My goal is to integrate custom hardware with AutoTVM, so I wanted to start by manually defining a schedule and then transforming that into AutoTVM.

I started out by defining a computation with te.compute and then split, reorder etc. to tile it for my case (just to learn how it all works). But now I am wondering if that is still the correct flow? I didn’t find any equivalent to te.compute in TIR, so starting with TE just seemed natural.

But now I am confused on what level I need to operate on. A few examples I found use InjectCopyIntrin to insert data movement instructions, but they also seem to operate on the IR with Blocks. But coming from TE via the lower function, I don’t see any Block in the lowered IR. How does this all flow together, and what is the best path to use all the different technologies?

TIR and TensorIR are the same thing. Originally we had TIR that got generated from te after scheduling in te.

Now the same TIR has been extended to include BlockNode to represent blocks, which became a primary data structure to allow scheduling directly on TIR. After scheduling with BlockNode, it gets lowered to the same TIR without Blocks, thus generating a similar final TIR to what we would get from te.

If you’re working with te.compute and basic schedules on that, I’m guessing you’re using te schedule primitives, in which case, you can ignore the TIR block based scheduling.

Scheduling te is still supported, but scheduling with TIR might be preferrable as it contains a lot more scheduling primitives. You could still use te.compute to write the compute, then generate an initial PrimFunc in TIR format with te.create_prim_func. Then you can use TIR scheduling primitives (TIR based primitives are a superset of te schedule primitives, so you should be able to do anything that is already possible in te, with just TIR scheduling).

As for AutoTVM and tuning, there is a bit of history. “AutoTVM” is the original tuning infrastructure added to work with te, which expects the users to define manual templates as guidance for tuning

Then there was the introduction of Ansor, which tried to do more automated tuning based on pre-defined scheduling rules.

Both AutoTVM and Ansor work mostly on TE, as far as I understand.

After TIR based scheduling was introduced, there was the introduction of Metaschedule, which was designed to work with TIR based scheduling and blocks, so if you move to TIR based scheduling, this might be the right thing to explore.

2 Likes

Thank you for the in-depth explanation!

After TIR based scheduling was introduced, there was the introduction of Metaschedule, which was designed to work with TIR based scheduling and blocks, so if you move to TIR based scheduling, this might be the right thing to explore.

Is MetaSchedule something that can be expanded for custom hardware? That is the part that wasn’t clear to me also with regard to AutoSchedule and why I started with AutoTune.

I have one more question regarding TIR: How do you begin writing a schedule? For TE, you can define the computation on an abstract level as a reduction, but I can’t find any intro on how you work with the TIR scheduling. Everything seems to indicate that you have to manually write out the loop nests.

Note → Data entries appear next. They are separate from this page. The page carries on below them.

--- src/rtl/ima_pkg.sv ---
// Shared types and constants of the interval map block.
`timescale 1ns / 1ps
package ima_pkg;
   localparam int ENTRIES     = 16;
   localparam int KEY_WIDTH   = 32;
   localparam int VALUE_WIDTH = 8;
   localparam int IDX_W       = $clog2(ENTRIES);
   localparam int CNT_W       = $clog2(ENTRIES + 1);
   localparam int NEW_W       = $clog2(ENTRIES + 3);
   localparam int ADDR_W      = $clog2(2 * ENTRIES);
   localparam int WORD_W      = KEY_WIDTH + VALUE_WIDTH;
   localparam int STATUS_W    = 2;
   localparam int BCOUNT_W    = 5;

   localparam logic REQ_LOOKUP = 1'b0;
   localparam logic REQ_ASSIGN = 1'b1;

   localparam logic [STATUS_W-1:0] ST_DONE  = 2'd0;
   localparam logic [STATUS_W-1:0] ST_EMPTY = 2'd1;
   localparam logic [STATUS_W-1:0] ST_FULL  = 2'd2;

   typedef struct packed {
      logic lt_lo;
      logic le_hi;
   } cmp_res_type;
endpackage

--- src/rtl/interval_map_assign_lookup_top.sv ---
// Top level of the interval map: sequencer, table banks and result port.
`timescale 1ns / 1ps
// The block holds a sorted table of up to ENTRIES boundaries (key, value).
// Raise start with a request while busy is low; the request is taken on
// that edge. Exactly one result beat follows on rsp_valid for one cycle
// and cannot be held off, so the receiver must take it when it appears.
// Empty assign ranges and lookups on an empty table answer in the next
// cycle. Otherwise the sequencer walks the stored boundaries one at a
// time through a single compare unit and a single memory read port,
// reading and then evaluating each, and answers from a final state.
// An assign streams its rebuilt table into the idle bank of a two-bank
// memory and flips banks at the end, so a table-full reject leaves the old
// table untouched. Write csr_wdata (initial value) only while idle.
module interval_map_assign_lookup_top import ima_pkg::*; (
   input  logic                   clock,
   input  logic                   reset,
   input  logic                   start,
   output logic                   busy,
   input  logic                   req_type,
   input  logic [KEY_WIDTH-1:0]   req_key_begin,
   input  logic [KEY_WIDTH-1:0]   req_key_end,
   input  logic [VALUE_WIDTH-1:0] req_value,
   input  logic [KEY_WIDTH-1:0]   req_lookup_key,
   output logic                   rsp_valid,
   output logic [VALUE_WIDTH-1:0] rsp_read_value,
   output logic [STATUS_W-1:0]    rsp_status,
   output logic [BCOUNT_W-1:0]    rsp_boundary_count,
   input  logic                   csr_we,
   input  logic [VALUE_WIDTH-1:0] csr_wdata
);
   typedef enum logic [3:0] {
      S_IDLE = 4'b0001,
      S_READ = 4'b0010,
      S_EVAL = 4'b0100,
      S_FIN  = 4'b1000
   } state_type;

   state_type state_ff, state_in;

   // control state
   logic [CNT_W-1:0]       count_ff, count_in;
   logic                   bank_ff, bank_in;
   logic [VALUE_WIDTH-1:0] init_ff;
   logic [CNT_W-1:0]       idx_ff, idx_in;
   logic [CNT_W-1:0]       cnt_ff, cnt_in;
   logic [NEW_W-1:0]       n_ff, n_in;
   logic                   bdone_ff, bdone_in;
   logic                   edone_ff, edone_in;
   logic                   virt_ff, virt_in;
   logic                   op_ff, op_in;
   logic                   rsp_valid_ff, rsp_valid_in;

   // payload registers
   logic [KEY_WIDTH-1:0]   b_ff, b_in;
   logic [KEY_WIDTH-1:0]   e_ff, e_in;
   logic [VALUE_WIDTH-1:0] val_ff, val_in;
   logic [VALUE_WIDTH-1:0] last_ff, last_in;
   logic [VALUE_WIDTH-1:0] vend_ff, vend_in;
   logic [VALUE_WIDTH-1:0] rv_ff, rv_in;
   logic [VALUE_WIDTH-1:0] rsp_rv_ff, rsp_rv_in;
   logic [STATUS_W-1:0]    rsp_st_ff, rsp_st_in;
   logic [BCOUNT_W-1:0]    rsp_bc_ff, rsp_bc_in;

   // memory ports
   logic                   mem_we, mem_re;
   logic [ADDR_W-1:0]      mem_waddr, mem_raddr;
   logic [WORD_W-1:0]      mem_wdata, mem_rdata;

   logic [KEY_WIDTH-1:0]   ent_key;
   logic [VALUE_WIDTH-1:0] ent_val;
   cmp_res_type            cmp;
   logic [CNT_W-1:0]       idx_nxt;
   logic                   fits;

   ima_ram #(
      .DEPTH  (2 * ENTRIES),
      .WIDTH  (WORD_W),
      .ADDR_W (ADDR_W)
   ) u_ram (
      .clock (clock),
      .we    (mem_we),
      .waddr (mem_waddr),
      .wdata (mem_wdata),
      .re    (mem_re),
      .raddr (mem_raddr),
      .rdata (mem_rdata)
   );

   // an empty table reads as one boundary at key zero holding the initial value
   assign ent_key = virt_ff ? '0 : mem_rdata[WORD_W-1:VALUE_WIDTH];
   assign ent_val = virt_ff ? init_ff : mem_rdata[VALUE_WIDTH-1:0];

   ima_cmp u_cmp (
      .key (ent_key),
      .lo  (b_ff),
      .hi  (e_ff),
      .res (cmp)
   );

   assign idx_nxt = idx_ff + CNT_W'(1);
   assign fits    = n_ff <= NEW_W'(ENTRIES);

   // read the live bank, write the rebuilt table to the other one
   assign mem_re    = (state_ff == S_READ);
   assign mem_raddr = bank_ff ? ADDR_W'(ENTRIES) + ADDR_W'(idx_ff[IDX_W-1:0])
                              : ADDR_W'(idx_ff[IDX_W-1:0]);
   assign mem_waddr = bank_ff ? ADDR_W'(n_ff[IDX_W-1:0])
                              : ADDR_W'(ENTRIES) + ADDR_W'(n_ff[IDX_W-1:0]);

   always_comb begin
      state_in     = state_ff;
      count_in     = count_ff;
      bank_in      = bank_ff;
      idx_in       = idx_ff;
      cnt_in       = cnt_ff;
      n_in         = n_ff;
      bdone_in     = bdone_ff;
      edone_in     = edone_ff;
      virt_in      = virt_ff;
      op_in        = op_ff;
      b_in         = b_ff;
      e_in         = e_ff;
      val_in       = val_ff;
      last_in      = last_ff;
      vend_in      = vend_ff;
      rv_in        = rv_ff;
      rsp_valid_in = 1'b0;
      rsp_rv_in    = rsp_rv_ff;
      rsp_st_in    = rsp_st_ff;
      rsp_bc_in    = rsp_bc_ff;
      mem_we       = 1'b0;
      mem_wdata    = {ent_key, ent_val};

      unique case (state_ff)
         S_IDLE: begin
            if (start) begin
               op_in    = req_type;
               b_in     = req_key_begin;
               e_in     = (req_type == REQ_ASSIGN) ? req_key_end : req_lookup_key;
               val_in   = req_value;
               idx_in   = '0;
               n_in     = '0;
               bdone_in = 1'b0;
               edone_in = 1'b0;
               rv_in    = init_ff;
               vend_in  = init_ff;
               virt_in  = (count_ff == '0);
               cnt_in   = (count_ff == '0) ? CNT_W'(1) : count_ff;
               if (req_type == REQ_ASSIGN && req_key_begin >= req_key_end) begin
                  // empty range: answer at once, table untouched
                  rsp_valid_in = 1'b1;
                  rsp_rv_in    = '0;
                  rsp_st_in    = ST_EMPTY;
                  rsp_bc_in    = BCOUNT_W'(count_ff);
               end else if (req_type == REQ_LOOKUP && count_ff == '0) begin
                  rsp_valid_in = 1'b1;
                  rsp_rv_in    = init_ff;
                  rsp_st_in    = ST_DONE;
                  rsp_bc_in    = BCOUNT_W'(count_ff);
               end else begin
                  state_in = S_READ;
               end
            end
         end
         S_READ: begin
            state_in = S_EVAL;
         end
         S_EVAL: begin
            if (op_ff == REQ_LOOKUP) begin
               if (cmp.le_hi) begin
                  rv_in = ent_val;
               end
               idx_in   = idx_nxt;
               state_in = (idx_nxt == cnt_ff) ? S_FIN : S_READ;
            end else if (!bdone_ff && cmp.lt_lo) begin
               // boundary below the range: copy
               mem_we   = (n_ff < NEW_W'(ENTRIES));
               n_in     = n_ff + NEW_W'(1);
               last_in  = ent_val;
               vend_in  = ent_val;
               idx_in   = idx_nxt;
               state_in = (idx_nxt == cnt_ff) ? S_FIN : S_READ;
            end else if (!bdone_ff) begin
               // insert the begin boundary unless it merges with its left side
               bdone_in = 1'b1;
               if (!(n_ff != '0 && last_ff == val_ff)) begin
                  mem_we    = (n_ff < NEW_W'(ENTRIES));
                  mem_wdata = {b_ff, val_ff};
                  n_in      = n_ff + NEW_W'(1);
                  last_in   = val_ff;
               end
            end else if (!edone_ff && cmp.le_hi) begin
               // boundary inside the range: drop, keep its value for the end
               vend_in  = ent_val;
               idx_in   = idx_nxt;
               state_in = (idx_nxt == cnt_ff) ? S_FIN : S_READ;
            end else if (!edone_ff) begin
               edone_in = 1'b1;
               if (vend_ff != val_ff) begin
                  mem_we    = (n_ff < NEW_W'(ENTRIES));
                  mem_wdata = {e_ff, vend_ff};
                  n_in      = n_ff + NEW_W'(1);
               end
            end else begin
               // boundary above the range: copy
               mem_we   = (n_ff < NEW_W'(ENTRIES));
               n_in     = n_ff + NEW_W'(1);
               idx_in   = idx_nxt;
               state_in = (idx_nxt == cnt_ff) ? S_FIN : S_READ;
            end
         end
         S_FIN: begin
            if (op_ff == REQ_LOOKUP) begin
               rsp_valid_in = 1'b1;
               rsp_rv_in    = rv_ff;
               rsp_st_in    = ST_DONE;
               rsp_bc_in    = BCOUNT_W'(count_ff);
               state_in     = S_IDLE;
            end else if (!bdone_ff) begin
               bdone_in = 1'b1;
               if (!(n_ff != '0 && last_ff == val_ff)) begin
                  mem_we    = (n_ff < NEW_W'(ENTRIES));
                  mem_wdata = {b_ff, val_ff};
                  n_in      = n_ff + NEW_W'(1);
                  last_in   = val_ff;
               end
            end else if (!edone_ff) begin
               edone_in = 1'b1;
               if (vend_ff != val_ff) begin
                  mem_we    = (n_ff < NEW_W'(ENTRIES));
                  mem_wdata = {e_ff, vend_ff};
                  n_in      = n_ff + NEW_W'(1);
               end
            end else begin
               // commit by flipping banks, or drop the rebuilt table if it overflowed
               rsp_valid_in = 1'b1;
               rsp_rv_in    = '0;
               if (fits) begin
                  bank_in   = ~bank_ff;
                  count_in  = CNT_W'(n_ff);
                  rsp_st_in = ST_DONE;
                  rsp_bc_in = BCOUNT_W'(n_ff);
               end else begin
                  rsp_st_in = ST_FULL;
                  rsp_bc_in = BCOUNT_W'(count_ff);
               end
               state_in = S_IDLE;
            end
         end
         default: begin
            state_in = S_IDLE;
         end
      endcase
   end

   always_ff @(posedge clock) begin
      if (reset) begin
         state_ff     <= S_IDLE;
         count_ff     <= '0;
         bank_ff      <= 1'b0;
         init_ff      <= '0;
         idx_ff       <= '0;
         cnt_ff       <= '0;
         n_ff         <= '0;
         bdone_ff     <= 1'b0;
         edone_ff     <= 1'b0;
         virt_ff      <= 1'b0;
         op_ff        <= REQ_LOOKUP;
         rsp_valid_ff <= 1'b0;
      end else begin
         state_ff     <= state_in;
         count_ff     <= count_in;
         bank_ff      <= bank_in;
         idx_ff       <= idx_in;
         cnt_ff       <= cnt_in;
         n_ff         <= n_in;
         bdone_ff     <= bdone_in;
         edone_ff     <= edone_in;
         virt_ff      <= virt_in;
         op_ff        <= op_in;
         rsp_valid_ff <= rsp_valid_in;
         if (csr_we) begin
            init_ff <= csr_wdata;
         end
      end
   end

   always_ff @(posedge clock) begin
      b_ff      <= b_in;
      e_ff      <= e_in;
      val_ff    <= val_in;
      last_ff   <= last_in;
      vend_ff   <= vend_in;
      rv_ff     <= rv_in;
      rsp_rv_ff <= rsp_rv_in;
      rsp_st_ff <= rsp_st_in;
      rsp_bc_ff <= rsp_bc_in;
   end

   assign busy               = (state_ff != S_IDLE);
   assign rsp_valid          = rsp_valid_ff;
   assign rsp_read_value     = rsp_rv_ff;
   assign rsp_status         = rsp_st_ff;
   assign rsp_boundary_count = rsp_bc_ff;
endmodule
==> config.mk <==
export PLATFORM = sky130hd
export DESIGN_NAME = multi_channel_task_watchdog
export DESIGN_NICKNAME = d
export VERILOG_FILES = /design/src/hdl/mctw_pkg.sv /design/src/hdl/multi_channel_task_watchdog.sv /design/src/hdl/mctw_cell.sv
export SDC_FILE = /design/constraint.sdc
export NUM_CORES = 1
export LEC_CHECK = 0
export ABC_AREA = 1
export BUFFER_PORTS_ARGS = -buffer_cell sky130_fd_sc_hd__buf_4
export CORE_MARGIN = 10
export CORE_UTILIZATION = 47
export DETAILED_ROUTE_END_ITERATION = 12
export GPL_ROUTABILITY_DRIVEN = 0
export PLACE_DENSITY = 0.6
export SKIP_CTS_REPAIR_TIMING = 1
export SLEW_MARGIN = 20
export SYNTH_ARGS = -nofsm -noshare
export SYNTH_HDL_FRONTEND = slang
export SYNTH_SLANG_ARGS = --single-unit
==> constraint.sdc <==
create_clock -name clock -period 9.24 [get_ports clock]
set_input_delay 1.386 -clock clock [delete_from_list [all_inputs] [get_ports clock]]
set_output_delay 1.386 -clock clock [all_outputs]
set_load 0.005 [all_outputs]
==> src/hdl/mctw_pkg.sv <==
// ============================================================================
// mctw_pkg
// Shared types, constants and helpers of the multi-channel task watchdog.
// ============================================================================
package mctw_pkg;

   localparam int CHANNELS = 8;
   localparam int TICK_MS  = 50;

   localparam int CH_W     = 4;
   localparam int CH_IDX_W = (CHANNELS > 1) ? $clog2(CHANNELS) : 1;
   localparam int TICK_W   = 11;
   localparam int MS_W     = 16;
   localparam int CNT_W    = 16;

   localparam logic [TICK_W-1:0] TICK_MAX = {TICK_W{1'b1}};
   localparam logic [CH_W:0]     CH_LIMIT = (CH_W+1)'(CHANNELS);
   localparam logic [CNT_W-1:0]  CNT_MAX  = {CNT_W{1'b1}};

   // floor(ms / TICK_MS) as (ms * RECIP) >> RECIP_SHIFT, exact for ms * TICK_MS < 2**26
   localparam int          RECIP_SHIFT = 26;
   localparam int          RECIP_W     = RECIP_SHIFT + 1;
   localparam int          PROD_W      = MS_W + RECIP_W;
   localparam longint      RECIP_L     = ((64'd1 << RECIP_SHIFT) + TICK_MS - 1) / TICK_MS;
   localparam logic [RECIP_W-1:0] RECIP = RECIP_W'(RECIP_L);

   localparam int REQ_W      = 24;
   localparam int RSP_W      = 16;
   localparam int CSR_ADDR_W = 3;
   localparam int CSR_DATA_W = 32;

   localparam logic CSR_FORCE   = 1'b0;
   localparam logic CSR_STARTUP = 1'b1;

   typedef enum logic [1:0] {
      CMD_ARM  = 2'd0,
      CMD_FEED = 2'd1,
      CMD_TICK = 2'd2
   } cmd_type;

   typedef enum logic [1:0] {
      FAULT_NONE    = 2'd0,
      FAULT_EXPIRED = 2'd1,
      FAULT_UNARMED = 2'd2
   } fault_type;

   typedef enum logic [1:0] {
      ST_IDLE,
      ST_SCAN,
      ST_HOLD
   } state_type;

   // token handed from cell to cell during a tick
   typedef struct packed {
      logic            active;
      logic            expired;
      logic            idle_seen;
      logic [CH_W-1:0] channel;
   } scan_type;

   // result beat, accepted in the lowest bit
   typedef struct packed {
      logic [CH_W-1:0] fault_channel;
      logic [1:0]      fault_kind;
      logic            reset_request;
      logic            feed_hardware;
      logic            accepted;
   } rsp_type;

   function automatic logic [TICK_W-1:0] ms_to_ticks(input logic [MS_W-1:0] ms);
      logic [PROD_W-1:0]             prod;
      logic [PROD_W-RECIP_SHIFT-1:0] quo;
      logic [TICK_W-1:0]             res;
      prod = PROD_W'(ms) * PROD_W'(RECIP);
      quo  = prod[PROD_W-1:RECIP_SHIFT];
      if (quo == '0) begin
         res = TICK_W'(1);
      end else if (quo > (PROD_W-RECIP_SHIFT)'(TICK_MAX)) begin
         res = TICK_MAX;
      end else begin
         res = quo[TICK_W-1:0];
      end
      return res;
   endfunction

endpackage

==> src/hdl/multi_channel_task_watchdog.sv <==
// ============================================================================
// multi_channel_task_watchdog
// Bank of per-task software watchdog channels with startup supervision.
// ============================================================================
// Request beats on req_* carry cmd, channel and timeout_ms; each one gives
// exactly one response beat on rsp_*. Arm loads an idle channel with
// timeout_ms / TICK_MS ticks (at least 1, at most 2047); feed reloads a
// channel; tick counts running channels down, up to the first expiry,
// and reports feed_hardware, reset_request or a fault with its channel.
// One request is in work at a time. Arm, feed and unknown commands go from
// acceptance to the hold state and then into the output register. A tick
// walks a token down the row of CHANNELS cells, one cell per cycle, and
// then goes through the hold state; a tick while stopped or forced goes
// straight to the hold state. A new request is taken the cycle after the result
// moves into the output register, even if that register is still held.
// A stalled rsp_tready holds the output beat and, once the next result is
// finished, the request side too.
// Reset clears all channels to idle, the stop and startup state, and the
// registers to force_reboot = 0 and startup_ticks = 400.
// CSR: force_reboot at 0x0, startup_ticks at 0x4.
module multi_channel_task_watchdog (
   input  logic                                clock,
   input  logic                                reset,
   input  logic                                req_tvalid,
   output logic                                req_tready,
   input  logic [mctw_pkg::REQ_W-1:0]          req_tdata,   // cmd, channel, timeout_ms
   output logic                                rsp_tvalid,
   input  logic                                rsp_tready,
   output logic [mctw_pkg::RSP_W-1:0]          rsp_tdata,   // accepted, feed_hardware,
                                                            // reset_request, fault_kind,
                                                            // fault_channel
   input  logic                                csr_psel,
   input  logic                                csr_penable,
   input  logic                                csr_pwrite,
   input  logic [mctw_pkg::CSR_ADDR_W-1:0]     csr_paddr,
   input  logic [mctw_pkg::CSR_DATA_W-1:0]     csr_pwdata,
   output logic [mctw_pkg::CSR_DATA_W-1:0]     csr_prdata,
   output logic                                csr_pready
);

   localparam int N = mctw_pkg::CHANNELS;

   mctw_pkg::state_type            state_ff, state_in;
   logic                           force_ff, force_in;
   logic [mctw_pkg::CNT_W-1:0]     startup_ticks_ff, startup_ticks_in;
   logic [mctw_pkg::CNT_W-1:0]     startup_count_ff, startup_count_in;
   logic                           startup_done_ff, startup_done_in;
   logic                           stopped_ff, stopped_in;
   mctw_pkg::rsp_type              pend_ff, pend_in;
   mctw_pkg::rsp_type              rsp_ff, rsp_in;
   logic                           rsp_valid_ff, rsp_valid_in;

   logic [1:0]                     req_cmd;
   logic [mctw_pkg::CH_W-1:0]      req_channel;
   logic [mctw_pkg::MS_W-1:0]      req_timeout_ms;
   logic                           accept;
   logic                           in_range;
   logic [mctw_pkg::CH_IDX_W-1:0]  ch_idx;
   logic                           sel_running;
   logic                           launch;
   logic                           out_free;
   logic                           csr_write;
   logic [mctw_pkg::TICK_W-1:0]    arm_ticks;

   logic [N-1:0]                   running_vec;
   logic [N-1:0]                   arm_vec;
   logic [N-1:0]                   feed_vec;
   logic [N-1:0]                   active_vec;
   mctw_pkg::scan_type             chain [N+1];
   mctw_pkg::scan_type             tail;

   assign req_cmd        = req_tdata[1:0];
   assign req_channel    = req_tdata[5:2];
   assign req_timeout_ms = req_tdata[21:6];

   assign req_tready  = (state_ff == mctw_pkg::ST_IDLE);
   assign accept      = req_tvalid && req_tready;
   assign in_range    = {1'b0, req_channel} < mctw_pkg::CH_LIMIT;
   assign ch_idx      = req_channel[mctw_pkg::CH_IDX_W-1:0];
   assign sel_running = running_vec[ch_idx];
   assign arm_ticks   = mctw_pkg::ms_to_ticks(req_timeout_ms);
   assign launch      = accept && (req_cmd == mctw_pkg::CMD_TICK) && !force_ff && !stopped_ff;
   assign out_free    = !rsp_valid_ff || rsp_tready;
   assign tail        = chain[N];

   assign chain[0] = '{active: launch, expired: 1'b0, idle_seen: 1'b0, channel: '0};

   for (genvar g = 0; g < N; g++) begin : g_cell
      assign arm_vec[g]  = accept && (req_cmd == mctw_pkg::CMD_ARM) && in_range
                           && !sel_running && (ch_idx == mctw_pkg::CH_IDX_W'(g));
      assign feed_vec[g] = accept && (req_cmd == mctw_pkg::CMD_FEED) && in_range
                           && (ch_idx == mctw_pkg::CH_IDX_W'(g));
      assign active_vec[g] = chain[g+1].active;

      mctw_cell u_cell (
         .clock        (clock),
         .reset        (reset),
         .cell_index   (mctw_pkg::CH_W'(g)),
         .arm          (arm_vec[g]),
         .feed         (feed_vec[g]),
         .reload_value (arm_ticks),
         .chain_in     (chain[g]),
         .running      (running_vec[g]),
         .chain_out    (chain[g+1])
      );
   end

   // next state
   always_comb begin
      state_in = state_ff;
      unique case (state_ff)
         mctw_pkg::ST_IDLE: begin
            if (accept) begin
               state_in = launch ? mctw_pkg::ST_SCAN : mctw_pkg::ST_HOLD;
            end
         end
         mctw_pkg::ST_SCAN: begin
            if (tail.active) begin
               state_in = mctw_pkg::ST_HOLD;
            end
         end
         mctw_pkg::ST_HOLD: begin
            if (out_free) begin
               state_in = mctw_pkg::ST_IDLE;
            end
         end
         default: state_in = mctw_pkg::ST_IDLE;
      endcase
   end

   // outputs of the sequencer
   always_comb begin
      pend_in          = pend_ff;
      stopped_in       = stopped_ff;
      startup_count_in = startup_count_ff;
      startup_done_in  = startup_done_ff;
      rsp_in           = rsp_ff;
      rsp_valid_in     = rsp_valid_ff && !rsp_tready;

      if (accept) begin
         pend_in = '0;
         case (req_cmd)
            mctw_pkg::CMD_ARM: begin
               pend_in.accepted = in_range && !sel_running;
            end
            mctw_pkg::CMD_TICK: begin
               if (force_ff || stopped_ff) begin
                  pend_in.reset_request = 1'b1;
               end else if (!startup_done_ff && startup_count_ff != mctw_pkg::CNT_MAX) begin
                  startup_count_in = startup_count_ff + mctw_pkg::CNT_W'(1);
               end
            end
            default: ;
         endcase
      end

      if (state_ff == mctw_pkg::ST_SCAN && tail.active) begin
         if (tail.expired) begin
            stopped_in            = 1'b1;
            pend_in.fault_kind    = mctw_pkg::FAULT_EXPIRED;
            pend_in.fault_channel = tail.channel;
         end else if (startup_count_ff < startup_ticks_ff || startup_done_ff) begin
            pend_in.feed_hardware = 1'b1;
         end else if (tail.idle_seen) begin
            stopped_in            = 1'b1;
            pend_in.fault_kind    = mctw_pkg::FAULT_UNARMED;
            pend_in.fault_channel = tail.channel;
         end else begin
            startup_done_in       = 1'b1;
            pend_in.feed_hardware = 1'b1;
         end
      end

      if (state_ff == mctw_pkg::ST_HOLD && out_free) begin
         rsp_in       = pend_ff;
         rsp_valid_in = 1'b1;
      end
   end

   // configuration registers
   assign csr_pready = 1'b1;
   assign csr_write  = csr_psel && csr_penable && csr_pwrite && csr_pready;

   always_comb begin
      force_in         = force_ff;
      startup_ticks_in = startup_ticks_ff;
      csr_prdata       = '0;
      unique case (csr_paddr[2])
         mctw_pkg::CSR_FORCE: begin
            csr_prdata[0] = force_ff;
            if (csr_write) begin
               force_in = csr_pwdata[0];
            end
         end
         mctw_pkg::CSR_STARTUP: begin
            csr_prdata[mctw_pkg::CNT_W-1:0] = startup_ticks_ff;
            if (csr_write) begin
               startup_ticks_in = csr_pwdata[mctw_pkg::CNT_W-1:0];
            end
         end
         default: ;
      endcase
   end

   always_ff @(posedge clock) begin
      pend_ff <= pend_in;
      rsp_ff  <= rsp_in;
   end

   always_ff @(posedge clock) begin
      if (reset) begin
         state_ff         <= mctw_pkg::ST_IDLE;
         force_ff         <= 1'b0;
         startup_ticks_ff <= mctw_pkg::CNT_W'(400);
         startup_count_ff <= '0;
         startup_done_ff  <= 1'b0;
         stopped_ff       <= 1'b0;
         rsp_valid_ff     <= 1'b0;
      end else begin
         state_ff         <= state_in;
         force_ff         <= force_in;
         startup_ticks_ff <= startup_ticks_in;
         startup_count_ff <= startup_count_in;
         startup_done_ff  <= startup_done_in;
         stopped_ff       <= stopped_in;
         rsp_valid_ff     <= rsp_valid_in;
      end
   end

   assign rsp_tvalid = rsp_valid_ff;
   assign rsp_tdata  = {{(mctw_pkg::RSP_W - $bits(mctw_pkg::rsp_type)){1'b0}}, rsp_ff};

   // a stop latches until reset
   a_stop_sticky: assert property (@(posedge clock) disable iff (reset)
      stopped_ff |=> stopped_ff)
      else $error("stop state cleared without reset");

   // startup supervision never reopens
   a_done_sticky: assert property (@(posedge clock) disable iff (reset)
      startup_done_ff |=> startup_done_ff)
      else $error("startup_done cleared without reset");

   // at most one scan token in the row, and only while scanning
   a_one_token: assert property (@(posedge clock) disable iff (reset)
      $onehot0(active_vec) && (active_vec == '0 || state_ff == mctw_pkg::ST_SCAN))
      else $error("scan token duplicated or stray");

   // a fault never feeds the hardware watchdog
   a_fault_no_feed: assert property (@(posedge clock) disable iff (reset)
      rsp_valid_ff && rsp_ff.fault_kind != mctw_pkg::FAULT_NONE |->
      !rsp_ff.feed_hardware && !rsp_ff.reset_request)
      else $error("fault reported together with feed or reset");

endmodule
===== config.mk =====
export PLATFORM = sky130hd
export DESIGN_NAME = touch_gesture_tracker
export DESIGN_NICKNAME = d
export VERILOG_FILES = /design/src/hw/rtl/tgt_pkg.sv /design/src/hw/rtl/tgt_axis_div.sv /design/src/hw/rtl/tgt_tracker.sv /design/src/hw/rtl/touch_gesture_tracker.sv
export SDC_FILE = /design/constraint.sdc
export NUM_CORES = 1
export LEC_CHECK = 0
export BUFFER_PORTS_ARGS = -buffer_cell sky130_fd_sc_hd__buf_2
export CAP_MARGIN = 20
export CORE_MARGIN = 4
export CORE_UTILIZATION = 31
export CTS_BUF_LIST = sky130_fd_sc_hd__clkbuf_8
export CTS_CLUSTER_SIZE = 24
export DETAILED_ROUTE_END_ITERATION = 8
export PLACE_DENSITY = 0.49
export REMOVE_ABC_BUFFERS = 1
export SLEW_MARGIN = 20
export SYNTH_ARGS = -nofsm -noshare
export SYNTH_HDL_FRONTEND = slang
export SYNTH_SLANG_ARGS = --single-unit

===== constraint.sdc =====
create_clock -name clk -period 7.03 [get_ports clk]
set_clock_uncertainty 0.05 [all_clocks]
set_input_delay 0.703 -clock clk [delete_from_list [all_inputs] [get_ports clk]]
set_output_delay 0.703 -clock clk [all_outputs]
set_load 0.01 [all_outputs]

You can define the computation in a te style compute as well and then generate the TIR to be scheduled. Below is a small example for matmul:

import tvm
from tvm import te

n = 128
n = te.size_var("n")

A = te.placeholder((n,n), dtype="float32", name="A")
B = te.placeholder((n,n), dtype="float32", name="B")
k = te.reduce_axis((0,n), name="k")
C = te.compute((n,n), lambda i, j: te.sum(A[k,i]*B[k,j],axis=[k]), name="C")

# create tir prim_func
tir_func = te.create_prim_func([A,B,C])
print(tir_func)

# Create TIR schedule
sch = tvm.tir.Schedule(tir_func)

# Schedule with TIR schedules
c_block = sch.get_block("C")
i, j, k = sch.get_loops(c_block)

sch.parallel(i)
sch.reorder(k, j)
sch.vectorize(j)

# Print the scheduled mod
print(sch.mod)

I’m not an expert with metaschedule, but I’ll try to explain what I understand. I guess you’re asking about being able to tune on custom hardware, and yes, as far as I understand, any hardware can be supported with some basic implementation to define how to build and run on that hardware.

This can be done by adding support for building for that hardware and supporting RPC runner as far as I understand, but I guess @junrushao might be a better person to answer this question.